自衛隊海外派遣の歩み (15)

「自衛隊海外派遣の歩み」は来週が最終回です。
今週、来週の2回は、現在活動中の取り組みについてご紹介します。
●南スーダン国際平和協力業務(PKO)
スーダン南部が独立前は、スーダン政府(イスラム教・アラブ系)と
スーダン人民解放運動・軍(キリスト教・アフリカ系)の対立が
長年にわたり続いていました。
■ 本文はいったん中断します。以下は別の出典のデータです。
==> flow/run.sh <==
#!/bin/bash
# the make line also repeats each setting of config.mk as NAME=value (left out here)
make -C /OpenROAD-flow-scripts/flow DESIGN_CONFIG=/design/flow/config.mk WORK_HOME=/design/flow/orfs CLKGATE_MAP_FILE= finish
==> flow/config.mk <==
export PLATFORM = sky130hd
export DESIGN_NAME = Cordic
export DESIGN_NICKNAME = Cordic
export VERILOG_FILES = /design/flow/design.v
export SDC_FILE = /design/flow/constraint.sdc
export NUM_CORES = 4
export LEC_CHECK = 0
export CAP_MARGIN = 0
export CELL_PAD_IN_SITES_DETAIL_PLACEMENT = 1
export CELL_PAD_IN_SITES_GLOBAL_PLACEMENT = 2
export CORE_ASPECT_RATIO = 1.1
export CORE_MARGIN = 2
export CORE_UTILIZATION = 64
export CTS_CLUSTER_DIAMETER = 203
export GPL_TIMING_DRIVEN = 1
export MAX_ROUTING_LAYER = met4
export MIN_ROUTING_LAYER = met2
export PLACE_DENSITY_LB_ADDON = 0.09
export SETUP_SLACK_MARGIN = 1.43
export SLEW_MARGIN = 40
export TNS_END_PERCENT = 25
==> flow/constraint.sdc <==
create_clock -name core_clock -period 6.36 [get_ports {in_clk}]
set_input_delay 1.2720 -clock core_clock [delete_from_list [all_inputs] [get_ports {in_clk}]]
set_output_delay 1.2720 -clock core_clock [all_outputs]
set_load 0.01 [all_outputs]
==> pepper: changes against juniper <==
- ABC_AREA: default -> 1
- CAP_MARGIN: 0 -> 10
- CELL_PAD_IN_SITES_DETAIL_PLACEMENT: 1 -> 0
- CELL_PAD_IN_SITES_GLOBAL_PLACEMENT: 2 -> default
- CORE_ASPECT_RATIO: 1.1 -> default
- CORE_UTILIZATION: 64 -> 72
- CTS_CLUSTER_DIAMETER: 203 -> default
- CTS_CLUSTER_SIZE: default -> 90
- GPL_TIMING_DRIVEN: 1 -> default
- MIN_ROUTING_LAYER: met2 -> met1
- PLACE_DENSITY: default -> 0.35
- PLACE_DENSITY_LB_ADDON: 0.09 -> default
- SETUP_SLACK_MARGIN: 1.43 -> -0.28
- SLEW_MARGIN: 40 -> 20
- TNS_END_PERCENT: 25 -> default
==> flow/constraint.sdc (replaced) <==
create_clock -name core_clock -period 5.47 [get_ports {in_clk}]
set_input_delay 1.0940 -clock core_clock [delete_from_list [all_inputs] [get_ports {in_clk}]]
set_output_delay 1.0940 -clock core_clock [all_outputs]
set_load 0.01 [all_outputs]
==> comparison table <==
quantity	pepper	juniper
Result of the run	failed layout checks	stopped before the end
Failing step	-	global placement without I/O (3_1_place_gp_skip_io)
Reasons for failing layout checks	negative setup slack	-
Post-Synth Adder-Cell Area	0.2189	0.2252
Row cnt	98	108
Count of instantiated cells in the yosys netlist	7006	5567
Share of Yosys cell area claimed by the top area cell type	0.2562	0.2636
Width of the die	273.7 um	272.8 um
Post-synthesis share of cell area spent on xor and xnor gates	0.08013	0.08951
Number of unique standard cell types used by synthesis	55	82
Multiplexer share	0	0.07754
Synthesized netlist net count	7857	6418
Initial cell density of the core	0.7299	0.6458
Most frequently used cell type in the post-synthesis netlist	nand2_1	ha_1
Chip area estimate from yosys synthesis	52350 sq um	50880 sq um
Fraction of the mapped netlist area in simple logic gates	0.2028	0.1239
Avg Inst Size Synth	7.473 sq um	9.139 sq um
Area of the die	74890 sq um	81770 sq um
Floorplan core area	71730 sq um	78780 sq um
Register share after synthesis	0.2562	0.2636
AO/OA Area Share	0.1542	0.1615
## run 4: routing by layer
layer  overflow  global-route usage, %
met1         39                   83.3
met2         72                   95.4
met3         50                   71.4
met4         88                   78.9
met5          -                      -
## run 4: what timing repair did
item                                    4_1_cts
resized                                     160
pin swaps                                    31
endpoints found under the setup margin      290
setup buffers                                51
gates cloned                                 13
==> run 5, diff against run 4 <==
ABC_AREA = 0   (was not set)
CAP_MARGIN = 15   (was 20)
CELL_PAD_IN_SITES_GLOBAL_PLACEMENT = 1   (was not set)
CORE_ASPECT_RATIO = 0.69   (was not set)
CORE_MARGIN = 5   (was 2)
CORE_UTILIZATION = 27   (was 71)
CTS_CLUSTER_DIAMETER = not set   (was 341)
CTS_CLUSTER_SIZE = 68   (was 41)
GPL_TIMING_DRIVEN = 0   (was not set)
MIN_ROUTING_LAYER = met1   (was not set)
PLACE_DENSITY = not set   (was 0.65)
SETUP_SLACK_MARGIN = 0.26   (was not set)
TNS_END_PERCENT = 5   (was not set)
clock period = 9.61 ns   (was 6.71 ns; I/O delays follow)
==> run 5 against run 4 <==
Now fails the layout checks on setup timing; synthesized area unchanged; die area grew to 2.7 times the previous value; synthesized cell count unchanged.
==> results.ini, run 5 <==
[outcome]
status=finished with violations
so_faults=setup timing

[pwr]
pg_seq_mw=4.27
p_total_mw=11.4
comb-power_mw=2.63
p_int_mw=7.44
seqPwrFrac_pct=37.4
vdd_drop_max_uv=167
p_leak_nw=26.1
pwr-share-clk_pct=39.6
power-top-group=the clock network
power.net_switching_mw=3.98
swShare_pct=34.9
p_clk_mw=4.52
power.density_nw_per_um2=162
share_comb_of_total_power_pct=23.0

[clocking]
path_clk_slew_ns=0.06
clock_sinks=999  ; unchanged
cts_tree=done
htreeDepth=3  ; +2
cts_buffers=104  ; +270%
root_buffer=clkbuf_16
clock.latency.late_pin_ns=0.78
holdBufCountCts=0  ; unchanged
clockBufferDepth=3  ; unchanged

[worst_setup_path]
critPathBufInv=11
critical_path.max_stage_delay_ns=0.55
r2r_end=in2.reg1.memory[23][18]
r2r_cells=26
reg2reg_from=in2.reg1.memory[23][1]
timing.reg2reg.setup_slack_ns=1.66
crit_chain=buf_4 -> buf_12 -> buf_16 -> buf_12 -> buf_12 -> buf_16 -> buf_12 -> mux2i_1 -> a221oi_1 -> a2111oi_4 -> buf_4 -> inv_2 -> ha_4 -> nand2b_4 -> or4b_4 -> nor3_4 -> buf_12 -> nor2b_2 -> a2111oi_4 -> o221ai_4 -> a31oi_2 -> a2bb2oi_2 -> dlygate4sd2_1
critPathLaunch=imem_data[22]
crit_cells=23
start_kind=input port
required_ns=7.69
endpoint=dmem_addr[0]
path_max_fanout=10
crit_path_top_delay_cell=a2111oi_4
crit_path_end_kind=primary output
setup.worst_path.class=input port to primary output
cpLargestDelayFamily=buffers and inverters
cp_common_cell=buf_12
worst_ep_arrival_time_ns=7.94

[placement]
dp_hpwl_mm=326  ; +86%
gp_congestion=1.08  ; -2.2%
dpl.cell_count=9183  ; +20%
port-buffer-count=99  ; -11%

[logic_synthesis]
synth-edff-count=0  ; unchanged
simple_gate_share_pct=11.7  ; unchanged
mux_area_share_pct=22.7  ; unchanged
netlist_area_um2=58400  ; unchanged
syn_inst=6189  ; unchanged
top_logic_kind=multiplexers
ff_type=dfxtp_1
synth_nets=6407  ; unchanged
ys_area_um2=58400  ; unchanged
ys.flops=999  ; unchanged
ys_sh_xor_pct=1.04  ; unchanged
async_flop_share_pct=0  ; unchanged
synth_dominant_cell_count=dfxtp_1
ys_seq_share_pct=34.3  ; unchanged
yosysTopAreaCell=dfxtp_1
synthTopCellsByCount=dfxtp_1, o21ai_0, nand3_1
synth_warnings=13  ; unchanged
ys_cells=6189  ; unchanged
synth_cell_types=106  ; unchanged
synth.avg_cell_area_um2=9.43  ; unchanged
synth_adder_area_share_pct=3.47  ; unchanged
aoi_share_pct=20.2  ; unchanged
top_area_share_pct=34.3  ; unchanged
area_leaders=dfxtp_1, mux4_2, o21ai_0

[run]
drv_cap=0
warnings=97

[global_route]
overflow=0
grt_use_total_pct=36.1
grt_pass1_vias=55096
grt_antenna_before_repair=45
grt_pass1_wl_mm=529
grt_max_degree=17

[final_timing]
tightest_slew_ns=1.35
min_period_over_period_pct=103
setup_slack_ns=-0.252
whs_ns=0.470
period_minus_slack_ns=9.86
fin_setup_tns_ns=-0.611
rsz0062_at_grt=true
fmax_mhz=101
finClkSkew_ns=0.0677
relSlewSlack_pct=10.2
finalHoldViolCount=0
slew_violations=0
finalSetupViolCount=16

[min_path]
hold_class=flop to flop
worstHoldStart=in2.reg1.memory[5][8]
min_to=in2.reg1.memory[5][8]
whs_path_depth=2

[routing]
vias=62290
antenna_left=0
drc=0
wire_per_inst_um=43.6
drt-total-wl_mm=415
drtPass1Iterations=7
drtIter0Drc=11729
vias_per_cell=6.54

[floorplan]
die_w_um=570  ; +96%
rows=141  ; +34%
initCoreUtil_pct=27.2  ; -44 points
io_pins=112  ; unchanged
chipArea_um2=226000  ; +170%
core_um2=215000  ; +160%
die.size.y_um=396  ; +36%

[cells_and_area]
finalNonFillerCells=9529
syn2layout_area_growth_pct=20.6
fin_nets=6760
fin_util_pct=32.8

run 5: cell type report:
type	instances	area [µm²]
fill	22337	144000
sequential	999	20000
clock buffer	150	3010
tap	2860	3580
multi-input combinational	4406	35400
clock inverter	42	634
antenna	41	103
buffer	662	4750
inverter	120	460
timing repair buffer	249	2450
==> try-indigo <==
Design pipelineProcessor, start of the top module:
module pipelineProcessor(
	input clk,
	input reset,
	output [31:0]  inst_addr,
	input  [31:0]  instr,
	output [31:0]  data_addr,
	output  [31:0]  data_out,
	output        mem_read,
	output          mem_write,
	input  [31:0]  data_in
	);
	wire [31:0] instr_add_4;
	wire [31:0] aluAddresult;
	wire [31:0] IFIDinstr;
	wire [31:0] jumpMux1;
	wire pcSrc, jump, stall, ifFlush;
	InstructionFetch InstructionFetch (
	  .clk   (clk),
		.reset         (reset        ),
		.inst_addr     (inst_addr    ),
		.aluAddresult  (aluAddresult ),
		.instr_add_4   (instr_add_4  ),
		.pcSrc         (pcSrc        ),
		.hazardStall	(stall ),
		.jump         (jump),
		.jumpMux1     (jumpMux1));
	wire [31:0] IFIDinstr_add_4;
	IFIDPipeReg IFIDPipeReg (
		.reset            (reset           ),
		.instr_add_4      (instr_add_4     ),
		.IFIDinstr_add_4  (IFIDinstr_add_4 ),
		.instr            (instr           ),
		.IFIDinstr        (IFIDinstr       ),
		.ifFlush          (ifFlush         ),
		.stall            (stall           ),
		.clk              (clk             ));
	wire [1:0] aluopID;
	wire regdestID, jumpID, branchID, mem_readID, memtoregID, MemWriteHazard;
	wire alusrcID, RegWriteHazard;
	controlunit controlunit (
		.regdest   (regdestID  ),
		.jump      (jumpID     ),
		.branch    (branchID   ),
		.memread   (mem_readID  ),
		.memtoreg  (memtoregID ),
		.memwrite  (MemWriteHazard ),
		.alusrc    (alusrcID   ),
		.regwrite  (RegWriteHazard ),
		.aluop     (aluopID    ),
		.opcode    (IFIDinstr[31:26]   ));
	wire [31:0] readData1ID;
	wire [31:0] readData2ID;
	wire [31:0] signExtended;
	wire [4:0] writeReg;
	wire [31:0] writeData;
	wire regWrite;
  ...
clock: 5.76 ns
lec_check: 0
cap_margin: 5
core_margin: 2
core_utilization: 70
cts_cluster_size: 34
hold_slack_margin: -0.09
place_density: 0.6
setup_slack_margin: 1.67
slew_margin: 20
run.sh (not shown) runs the stock make flow with config.mk's settings and CLKGATE_MAP_FILE=.
==> try-cedar: changes against try-indigo <==
- CAP_MARGIN: 5 -> 35
- CORE_UTILIZATION: 70 -> 56
- CTS_CLUSTER_DIAMETER: not set -> 230
- CTS_CLUSTER_SIZE: 34 -> not set
- GPL_ROUTABILITY_DRIVEN: not set -> 0
- HOLD_SLACK_MARGIN: -0.09 -> not set
- PLACE_DENSITY: 0.6 -> not set
- PLACE_DENSITY_LB_ADDON: not set -> 0.26
- SETUP_SLACK_MARGIN: 1.67 -> not set
==> flow/constraint.sdc (replaced) <==
create_clock -name core_clock -period 10.8 [get_ports {clk}]
set_input_delay 2.1600 -clock core_clock [delete_from_list [all_inputs] [get_ports {clk}]]
set_output_delay 2.1600 -clock core_clock [all_outputs]
set_load 0.01 [all_outputs]
==> try-nickel: changes against try-indigo <==
- CAP_MARGIN: 5 -> 20
- CORE_UTILIZATION: 70 -> 57
- CTS_CLUSTER_SIZE: 34 -> 100
- HOLD_SLACK_MARGIN: -0.09 -> not set
- SETUP_SLACK_MARGIN: 1.67 -> not set
==> flow/constraint.sdc (replaced) <==
create_clock -name core_clock -period 8.52 [get_ports {clk}]
set_input_delay 1.7040 -clock core_clock [delete_from_list [all_inputs] [get_ports {clk}]]
set_output_delay 1.7040 -clock core_clock [all_outputs]
set_load 0.01 [all_outputs]
==> qor summary <==
| metric | try-nickel | try-cedar | try-indigo |
|---|---|---|---|
| Maximum operating frequency | 0.1307 GHz | 0.1184 GHz | - |
| Crit path capture | InstructionFetch.pc_counter.current[12] | InstructionFetch.pc_counter.current[22] | - |
| Proportion of final cell area spent on non-clock buffers | 0.03639 | 0.03189 | - |
| Sequential cell power | 8.70 mW | 6.84 mW | - |
| Total power | 19.84 mW | 15.55 mW | - |
| Final-report hold violation count | 0 | 0 | - |
| Result of the run | no timing/DRC/antenna violations | no timing/DRC/antenna violations | did not finish |
| Failing step | - | - | global routing |
| Count of standard-cell rows | 126 | 127 | 114 |
| Tool Warnings | 96 | 93 | - |
| Register-to-register setup slack | 0.87 ns | 2.35 ns | - |
| Worst min-delay path startpoint | IDEXPipeReg.memtoregEX | IDEXPipeReg.memtoregEX | - |
| Register Area | 38,070 µm² | 38,070 µm² | - |
| Share of the final layout cell area in multi-input gates | 0.3695 | 0.3708 | - |
| Power in the clock group | 6.39 mW | 5.05 mW | - |
| Top power group | registers | registers | - |
| Diode count | 2 | 1 | - |
==> v19: inputs <==
Design ether_echo, start of the top module:
module ether_echo
  (
   input wire         clk,
   input wire         reset,
   input wire [127:0] rx_dataout0,
   input wire [127:0] rx_dataout1,
   input wire [127:0] rx_dataout2,
   input wire [127:0] rx_dataout3,
   input wire         rx_enaout0,
   input wire         rx_sopout0,
   input wire         rx_eopout0,
   input wire         rx_eopout1,
   input wire         rx_eopout2,
   input wire         rx_eopout3,
   input wire [3:0]   rx_mtyout0,
   input wire [3:0]   rx_mtyout1,
   input wire [3:0]   rx_mtyout2,
   input wire [3:0]   rx_mtyout3,
   output wire [511:0] send_data,
   output wire         send_valid,
   output wire         send_sop,
   output wire         send_eop,
   output wire [7:0]   send_mty,
   output wire         tx_kick,
   output wire [13:0]  tx_bytes,
   input wire          cmac_busy,
   input wire          cmac_done,
   input wire          cmac_tx_rdy
   );
make LEC_CHECK=0 ABC_AREA=1 CAP_MARGIN=20 CORE_ASPECT_RATIO=0.7 CORE_MARGIN=2 CORE_UTILIZATION=72 CTS_CLUSTER_DIAMETER=352 CTS_CLUSTER_SIZE=10 PLACE_DENSITY=0.42 SETUP_SLACK_MARGIN=0.22 SLEW_MARGIN=20 TNS_END_PERCENT=10 finish   # period 2.23 ns
run.sh (not shown) runs the stock make flow with config.mk's settings and CLKGATE_MAP_FILE=.
==> v12 (differences from v19) <==
==> flow/config.mk (replaced) <==
export PLATFORM = sky130hd
export DESIGN_NAME = ether_echo
export DESIGN_NICKNAME = ether_echo
export VERILOG_FILES = /design/flow/design.v
export SDC_FILE = /design/flow/constraint.sdc
export NUM_CORES = 4
export LEC_CHECK = 0
export ABC_AREA = 1
export CAP_MARGIN = 5
export CORE_MARGIN = 2
export CORE_UTILIZATION = 72
export CTS_CLUSTER_DIAMETER = 311
export CTS_CLUSTER_SIZE = 74
export MAX_ROUTING_LAYER = met4
export PLACE_DENSITY = 0.65
export SLEW_MARGIN = 20
==> flow/constraint.sdc (replaced) <==
create_clock -name core_clock -period 2.18 [get_ports {clk}]
set_input_delay 0.4360 -clock core_clock [delete_from_list [all_inputs] [get_ports {clk}]]
set_output_delay 0.4360 -clock core_clock [all_outputs]
set_load 0.01 [all_outputs]
==> v16 (differences from v19) <==
==> flow/config.mk (replaced) <==
export PLATFORM = sky130hd
export DESIGN_NAME = ether_echo
export DESIGN_NICKNAME = ether_echo
export VERILOG_FILES = /design/flow/design.v
export SDC_FILE = /design/flow/constraint.sdc
export NUM_CORES = 4
export LEC_CHECK = 0
export ABC_AREA = 0
export CAP_MARGIN = 10
export CORE_ASPECT_RATIO = 1.15
export CORE_MARGIN = 7
export CORE_UTILIZATION = 70
export CTS_CLUSTER_SIZE = 82
export MAX_ROUTING_LAYER = met4
export PLACE_DENSITY = 0.62
export SLEW_MARGIN = 20
export TNS_END_PERCENT = 95
==> flow/constraint.sdc (replaced) <==
create_clock -name core_clock -period 4.37 [get_ports {clk}]
set_input_delay 0.8740 -clock core_clock [delete_from_list [all_inputs] [get_ports {clk}]]
set_output_delay 0.8740 -clock core_clock [all_outputs]
set_load 0.01 [all_outputs]
==> flow_summary.toml <==
# generated from flow reports
[placement]
dp_slack_ps = -891

[logic_synthesis]
common_cells = "nand2_1 (2116), nor2_1 (1849), dfxtp_1 (1750)"
ys_chip_area_um2 = 77400
fa_ha_area_frac = 0.00511
postSynthCellCount = 9837
post_synth.cell_area_avg_um2 = 7.87

[run_status]
status = "stopped before the end"
haltStage = "global routing (5_1_grt)"
Source of the figures above: v19
==> inputs of 11-28 <==
==> flow/design.v (excerpt) <==
module tt_um_control_top #(
  parameter ADDRW = 24,
  parameter OPCODEW = 2,
  parameter REQ_QDEPTH = 4,
  parameter COMP_QDEPTH = 4
  ) (
    input  wire       ena,       
    input  wire       clk,       
    input  wire       rst_n,     
    input  wire [7:0] ui_in, 
    output wire [7:0] uo_out, 
    input  wire [7:0] uio_in,     
    output wire [7:0] uio_out, 
    output wire [7:0] uio_oe      
);
Settings: LEC_CHECK=0, ABC_AREA=1, CAP_MARGIN=20, CELL_PAD_IN_SITES_DETAIL_PLACEMENT=1, CELL_PAD_IN_SITES_GLOBAL_PLACEMENT=0, CORE_MARGIN=9, CORE_UTILIZATION=47, GPL_ROUTABILITY_DRIVEN=0, MIN_ROUTING_LAYER=met2, PLACE_DENSITY_LB_ADDON=0.28, SETUP_SLACK_MARGIN=0.88, SLEW_MARGIN=35; clock period 7.96 ns.
run.sh (not shown) runs the stock make flow with config.mk's settings and CLKGATE_MAP_FILE=.
==> 01-04: changes against 11-28 <==
==> flow/config.mk (replaced) <==
export PLATFORM = sky130hd
export DESIGN_NAME = tt_um_control_top
export DESIGN_NICKNAME = tt_um_control_top
export VERILOG_FILES = /design/flow/design.v
export SDC_FILE = /design/flow/constraint.sdc
export NUM_CORES = 4
export LEC_CHECK = 0
export ABC_AREA = 1
export CAP_MARGIN = 20
export CORE_MARGIN = 2
export CORE_UTILIZATION = 72
export CTS_CLUSTER_DIAMETER = 397
export CTS_CLUSTER_SIZE = 10
export SETUP_SLACK_MARGIN = 0.96
export SLEW_MARGIN = 20
==> flow/constraint.sdc (replaced) <==
create_clock -name core_clock -period 3.27 [get_ports {clk}]
set_input_delay 0.6540 -clock core_clock [delete_from_list [all_inputs] [get_ports {clk}]]
set_output_delay 0.6540 -clock core_clock [all_outputs]
set_load 0.01 [all_outputs]
==> 09-19: changes against 11-28 <==
==> flow/config.mk (replaced) <==
export PLATFORM = sky130hd
export DESIGN_NAME = tt_um_control_top
export DESIGN_NICKNAME = tt_um_control_top
export VERILOG_FILES = /design/flow/design.v
export SDC_FILE = /design/flow/constraint.sdc
export NUM_CORES = 4
export LEC_CHECK = 0
export CAP_MARGIN = 20
export CORE_MARGIN = 2
export CORE_UTILIZATION = 56
export SLEW_MARGIN = 20
==> flow/constraint.sdc (replaced) <==
create_clock -name core_clock -period 3.31 [get_ports {clk}]
set_input_delay 0.6620 -clock core_clock [delete_from_list [all_inputs] [get_ports {clk}]]
set_output_delay 0.6620 -clock core_clock [all_outputs]
set_load 0.01 [all_outputs]
==> 02-17: changes against 11-28 <==
==> flow/config.mk (replaced) <==
export PLATFORM = sky130hd
export DESIGN_NAME = tt_um_control_top
export DESIGN_NICKNAME = tt_um_control_top
export VERILOG_FILES = /design/flow/design.v
export SDC_FILE = /design/flow/constraint.sdc
export NUM_CORES = 4
export LEC_CHECK = 0
export CAP_MARGIN = 20
export CORE_MARGIN = 2
export CORE_UTILIZATION = 40
export SLEW_MARGIN = 20
==> flow/constraint.sdc (replaced) <==
create_clock -name core_clock -period 5.86 [get_ports {clk}]
set_input_delay 1.1720 -clock core_clock [delete_from_list [all_inputs] [get_ports {clk}]]
set_output_delay 1.1720 -clock core_clock [all_outputs]
set_load 0.01 [all_outputs]
==> results <==
- The lowest worst setup slack belongs to 09-19, the highest to 11-28.
- Against 01-04, the synthesized cell count of 09-19 is smaller by about 36%.
- 09-19 finished with negative setup slack left. 01-04 ran to the end with no violations. 11-28 passed the timing, design-rule and antenna checks. 02-17 completed without violations.
- Hold slack: 01-04 < 11-28 < 02-17 < 09-19.
- Die size: 01-04 < 09-19 < 11-28 < 02-17.
- Cell count: 11-28 is larger than 02-17 (about 34%).
- Routed wire length: 02-17 < 09-19 < 01-04 < 11-28.
- In sequential cell count, 02-17 and 11-28 do not differ.
- Synthesized area: 11-28 is larger than 02-17 (about 4.6%).
- Between 11-28 and 09-19, the lower via count is in 09-19 (gap 89%, measured against 09-19).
犠牲者の数は約200万人とも言われています。
2005年1月、両者はCPA(南北包括和平合意)に署名、ようやく紛争
は終結。
同年3月、CPA履行支援等を任務とする国連スーダン・ミッション(UNMIS)
が設立され、日本は2008年10月以降、UNMIS司令部要員として
自衛官2名を派遣していました。
2011年7月の南スーダン独立に伴い、UNMISがその任務を終了する
一方、新たに国際連合南スーダン共和国ミッション(UNMISS)が設立されます。
日本は国連事務総長からの協力要請に基づき、同年11月より司令部
要員2名(兵站幕僚および情報幕僚)を派遣、2012年1月には施設部隊等
を派遣しました。
派遣部隊は、自衛隊の得意分野を活かしたインフラ整備などにより、
南スーダンの自立的発展に寄与することが期待されていて、
国連施設の整備や道路補修、国際機関の敷地整備等の施設活動を
実施する中で、ODAやNGOなどとも連携しています。
同年4月から国連施設外での活動を開始、翌月には活動地域拡大に
関する自衛隊行動命令が発出され、派遣施設隊の活動地域は東および
西エクアトリア州にも拡大されました。
ところが12月以降、南スーダンにおける治安情勢が悪化。以来、派遣施設隊
はジュバの国連施設内で、避難民の支援として、避難民保護区域の敷地造成
などを実施しています。
覚えていらっしゃいますか? 2013年12月、南スーダンの治安情勢が急速
に悪化するなか、要請を受けた自衛隊が韓国軍へ弾薬を譲渡するという
出来事もありました。孤立無援になった韓国軍に、同じ現場に携わる立場として
可能な範囲で力になりたいと思う、派遣部隊指揮官の判断でした。残念ながら、
というか当然ながらそこに政治が絡み、韓国側は「頼んだ覚えはない」と言いはじめ、
翌月には貸したわけではなくあげたはずの弾薬が返却されました。個人的には
かなりむかっとしましたが、おそらく現場レベルでは心が通じ合っていたのでは
とも思います。だから韓国軍の指揮官も、この顛末につらい思いをしたのではないかと。
現在は第10師団を基幹とした第9次要員約350名が派遣されています。
第9次要員は今年5~6月まで首都ジュバ周辺で道路整備などにあたっており、
昨年制定された安全保障関連法に基づく「駆け付け警護」の新任務は付与
されていません。
スーダンPKOは2016年2月末に期限を迎えましたが、さらに8か月間延長される
ことが決まりました。その際に安倍首相は、駆け付け警護などの任務拡大の検討
をすると言いました。
次に派遣される第10次要員は、すでに新たな任務に備えた訓練を行なっている
かもしれません。
次回はソマリア沖・アデン湾における海賊対処と、最後に、安全保障関連法成立
によって自衛隊の海外派遣がどう変わるのかをご紹介してフィニッシュです。